Binbaşı Smith hızla arkasından koltuk değneğine dayanarak kalktı ve kapıyı açıp uzun ve boş koridora baktı. Koridorlarda koşturması gereken Albay ne sağ, ne sol koridorda vardı sanki buhar olup uçmuştu. Anlam veremediği bu duruma başını sallayıp yatağına döndü yatak üzerinde albayın az önce attığı gazete vardı ama gazete biraz farklıydı.
Tek Binbaşı John Smith vardı ve şöyle yazıyordu “Kahraman pilot düşen uçaktan sağ salim kurtuldu ” ve haberin resmin de binbaşı tek başına poz vermiş duruyordu.
-İmkânsız, Albay haklıydı Hayııır! Hayır! Mümkün değil.
Binbaşının çığlığını duyan hemşire içeri girdi
-Doktor hastamız bir sinir krizi geçiriyor.

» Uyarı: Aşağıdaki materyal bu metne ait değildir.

What follows belongs to an exercise in optimizing a design on an open flow for small area, a short achievable clock period and few clock cycles per item; a production flow would make more cautious choices. RTL that was checked went through simulation tests only; none was proved equivalent to the original. Power and IR drop assume default switching activity.

## trial 72
// oi1_codec
module oi1_codec (
    input  wire        clk,
    input  wire        rst,
    input  wire        cmd_valid,
    output wire        cmd_ready,
    input  wire [7:0]  cmd_op,
    input  wire [15:0] cmd_len,
    input  wire        in_valid,
    output wire        in_ready,
    input  wire [7:0]  in_data,
    output wire        out_valid,
    input  wire        out_ready,
    output wire [7:0]  out_data,
    output wire        rsp_valid,
    output wire [3:0]  rsp_status,
    output wire [1:0]  rsp_version,
    output wire        rsp_verified,
    output wire [31:0] rsp_crc,
    output wire [31:0] rsp_expected,
    output wire [7:0]  rsp_err_char,
    output wire [15:0] rsp_err_pos,
    output wire        rsp_is_valid,
    output wire [1:0]  rsp_reason,
    output wire [6:0]  rsp_quality,
    output wire [2:0]  rsp_issues
);
  localparam [7:0] OP_CRC    = 8'h02;
  localparam [7:0] OP_ENCODE = 8'h07;
  localparam [7:0] OP_DECODE = 8'h08;
  localparam [7:0] OP_VALID  = 8'h0A;
  localparam [7:0] OP_QUAL   = 8'h0B;
  localparam [3:0] ST_OK         = 4'd0;
  localparam [3:0] ST_FORMAT     = 4'd2;
  localparam [3:0] ST_VALIDATION = 4'd3;
  localparam [3:0] ST_DECODING   = 4'd4;
  localparam [3:0] ST_INTEGRITY  = 4'd5;
  localparam [3:0] ST_BADCMD     = 4'd7;
  localparam [7:0] SYM_O  = 8'h4F;   
  localparam [7:0] SYM_0  = 8'h30;   
  localparam [7:0] SYM_I  = 8'h49;   
  localparam [7:0] SYM_L  = 8'h6C;   
  localparam [2:0] RNG_80_BF = 3'd0;
  localparam [2:0] RNG_A0_BF = 3'd1;
  localparam [2:0] RNG_80_9F = 3'd2;
  localparam [2:0] RNG_90_BF = 3'd3;
  localparam [2:0] RNG_80_8F = 3'd4;
  function [7:0] sym_of;
    input [1:0] g;
    begin
      case (g)
        2'd0: sym_of = SYM_O;
        2'd1: sym_of = SYM_0;
        2'd2: sym_of = SYM_I;
        default: sym_of = SYM_L;
      endcase
    end
  endfunction
  reg         cmd_ready_q;
  reg         act;           
  reg         st;            
  reg         m_crc, m_enc, m_dec, m_val, m_qua, m_none;
  reg         lz;            
  reg         lt8;           
  reg         dfmt;          
  ...
export LEC_CHECK = 0
export CAP_MARGIN = 20
export CORE_MARGIN = 2
export CORE_UTILIZATION = 40
export SLEW_MARGIN = 20
export SYNTH_MEMORY_MAX_BITS = 16384
create_clock -name core_clock -period 13.0 [get_ports {clk}]
standard.sh (not shown) runs the stock make flow with config.mk's settings and CLKGATE_MAP_FILE= SYNTH_SCRIPT=/design/flow/synth_recipe.tcl, a recipe that flattens the netlist after the stock synthesis.
==> flow/flow/run.sh <==
#!/bin/bash
# Own layout flow: the standard synthesis unchanged, then the standard layout with a
# larger setup-slack margin, so that ORFS's timing repair keeps working on paths well below the
# clock period. Each step's full output goes to a log file of its own in this folder.
set -euo pipefail
bash standard.sh synth > synth.log 2>&1
bash standard.sh SETUP_SLACK_MARGIN=9.6 finish > layout.log 2>&1
## Diff of input files: build 37 against trial 72
--- a/flow/flow/run.sh
+++ b/flow/flow/run.sh
@@ -7 +7 @@
-bash standard.sh SETUP_SLACK_MARGIN=9.6 finish > layout.log 2>&1
+bash standard.sh SETUP_SLACK_MARGIN=9.0 finish > layout.log 2>&1
==> results.txt <==
Comparing build 37 against trial 72, there is no change at all in number of maximum-capacitance violations.
[compare] base=trial 72 new=build 37: sequential cell area share now sits higher, number of gates on the worst path with buffers counted grew by 3.
Portion of total power attributed to sequential cells delta for build 37 relative to trial 72: 1.4 points higher
On number of combinational gates with multiple inputs, trial 72 tracks build 37 almost exactly.
On slew at the pin with the worst max-slew slack, the higher figure sits with build 37, not trial 72.
NOTE: required time of the worst setup path in build 37 falls short of that of trial 72
Row final standard cell utilization of the core: build 37 lower / trial 72 higher
Compared trial 72 against build 37; cell count after placement within noise.
No functional check of the RTL was part of any run of this note.

Another version of the RTL of oi1_codec (not shown whole).
Size: roughly 2400 cells after synthesis, ~160 I/O pins, about 0.021 sq mm of cells after synthesis.
## oi1_codec
module oi1_codec (
    input  wire        clk,
    input  wire        rst,
    input  wire        cmd_valid,
    output wire        cmd_ready,
    input  wire [7:0]  cmd_op,
    input  wire [15:0] cmd_len,
    input  wire        in_valid,
    output wire        in_ready,
    input  wire [7:0]  in_data,
    output wire        out_valid,
    input  wire        out_ready,
    output wire [7:0]  out_data,
    output wire        rsp_valid,
    output wire [3:0]  rsp_status,
    output wire [1:0]  rsp_version,
    output wire        rsp_verified,
    output wire [31:0] rsp_crc,
    output wire [31:0] rsp_expected,
    output wire [7:0]  rsp_err_char,
    output wire [15:0] rsp_err_pos,
    output wire        rsp_is_valid,
    output wire [1:0]  rsp_reason,
    output wire [6:0]  rsp_quality,
    output wire [2:0]  rsp_issues
);
  localparam [7:0] OP_CRC    = 8'h02;
  localparam [7:0] OP_ENCODE = 8'h07;
  localparam [7:0] OP_DECODE = 8'h08;
  localparam [7:0] OP_VALID  = 8'h0A;
  localparam [7:0] OP_QUAL   = 8'h0B;
  localparam [3:0] ST_OK         = 4'd0;
  localparam [3:0] ST_FORMAT     = 4'd2;
  localparam [3:0] ST_VALIDATION = 4'd3;
  localparam [3:0] ST_DECODING   = 4'd4;
  localparam [3:0] ST_INTEGRITY  = 4'd5;
  localparam [3:0] ST_BADCMD     = 4'd7;
  localparam [7:0] SYM_O  = 8'h4F;   
  localparam [7:0] SYM_0  = 8'h30;   
  localparam [7:0] SYM_I  = 8'h49;   
  localparam [7:0] SYM_L  = 8'h6C;   
  localparam [2:0] RNG_80_BF = 3'd0;
  localparam [2:0] RNG_A0_BF = 3'd1;
  localparam [2:0] RNG_80_9F = 3'd2;
  localparam [2:0] RNG_90_BF = 3'd3;
  localparam [2:0] RNG_80_8F = 3'd4;
  function [7:0] sym_of;
    input [1:0] g;
    begin
      case (g)
        2'd0: sym_of = SYM_O;
        2'd1: sym_of = SYM_0;
        2'd2: sym_of = SYM_I;
        default: sym_of = SYM_L;
      endcase
    end
  endfunction
  reg         cmd_ready_q;
  reg         act;           
  reg         st;            
  reg         m_crc, m_enc, m_dec, m_val, m_qua, m_none;
  reg         lz;            
  reg         lt8;           
  reg         dfmt;          
  reg         dv2;           
  reg  [1:0]  version_q;
  reg  [15:0] in_left;       
  reg         in_ready_q;
  reg         d_en;          
  wire cmd_fire = cmd_valid && cmd_ready_q;
  wire in_fire  = in_valid && in_ready_q;
  ...
clock: 13.0 ns
lec_check: 0
cap_margin: 20
core_margin: 2
core_utilization: 40
slew_margin: 20
synth_memory_max_bits: 16384
==> flow/flow/run.sh <==
#!/bin/bash
# Own layout flow: the standard synthesis unchanged, then the standard layout with a
# larger setup-slack margin, so that ORFS's timing repair keeps working on paths well below the
# clock period. Each step's full output goes to a log file of its own in this folder.
set -euo pipefail
bash standard.sh synth > synth.log 2>&1
bash standard.sh SETUP_SLACK_MARGIN=9.3 CTS_BUF_LIST=sky130_fd_sc_hd__clkbuf_8 CORE_UTILIZATION=60 finish > layout.log 2>&1
Testbench counts at the start, summed over its fixed seeds: cycles 20,325, items 13,868.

-Hemen bir sakinleştirici yapın
Gelen iki hasta bakıcı Binbaşıyı yatağa yatırdı. Hemşire iğneyi vurdu. Genç Binbaşı John Smith sakinleşerek uykuya daldı.
Ertesi sabah Başhekim yanında başhemşireyle koridorda ilerledi.

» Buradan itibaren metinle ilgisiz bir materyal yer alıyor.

What follows belongs to an exercise in optimizing a design on an open flow for small area, a short achievable clock period and few clock cycles; a production flow would make more cautious choices.
Where RTL was checked, it was by simulation tests only, not by an equivalence proof against the original.
Only the layout flow was run in runs 1 to 3; the RTL was not checked for function there.
No activity file was given, so power comes from the tool's default toggle rates.

### flow/run.sh
#!/bin/bash
# synth_recipe.tcl (not shown) runs the flow's synth.tcl, then flattens the netlist and writes it again
# the make line also repeats each setting of config.mk as NAME=value (left out here)
make -C /OpenROAD-flow-scripts/flow DESIGN_CONFIG=/design/flow/config.mk WORK_HOME=/design/flow/orfs CLKGATE_MAP_FILE= SYNTH_SCRIPT=/design/flow/synth_recipe.tcl finish
### flow/config.mk
export PLATFORM = sky130hd
export DESIGN_NAME = e20_top
export DESIGN_NICKNAME = e20_top
export VERILOG_FILES = /design/flow/design.v
export SDC_FILE = /design/flow/constraint.sdc
export NUM_CORES = 4
export LEC_CHECK = 0
export ABC_CLOCK_PERIOD_IN_PS = 4000
export CAP_MARGIN = 20
export CORE_MARGIN = 2
export CORE_UTILIZATION = 55
export CTS_BUF_LIST = sky130_fd_sc_hd__clkbuf_8
export CTS_CLUSTER_SIZE = 30
export SETUP_SLACK_MARGIN = 3.8
export SLEW_MARGIN = 20
export TNS_END_PERCENT = 0
### flow/constraint.sdc
create_clock -name core_clock -period 8.0 [get_ports {clk}]
set_input_delay 1.6000 -clock core_clock [delete_from_list [all_inputs] [get_ports {clk}]]
set_output_delay 1.6000 -clock core_clock [all_outputs]
set_load 0.01 [all_outputs]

-Şu bahsettiğiniz boş odaya birde ben bakayım oraya koyacağımız üç yatak acil hastalar için kullanılabilir.
-İşte burası efendim
Başhekim bomboş bir odaya girdi bakındı.
-Güzel tamam bu işi size veriyorum organizasyonu siz yapın hemşire hanım
-Tamam, efendim dedi ve kapıyı sertçe çekti. Kapı üzerinde Rakamla “15” yazmaktaydı. Bu sıra hangarda duran X-20A birden bire kayboldu. Şimdi düşünülmesi gereken bu uçuş yapıldı mı? Yapılmadı mı? Yoksa yapılmak üzere mi? kim bilir.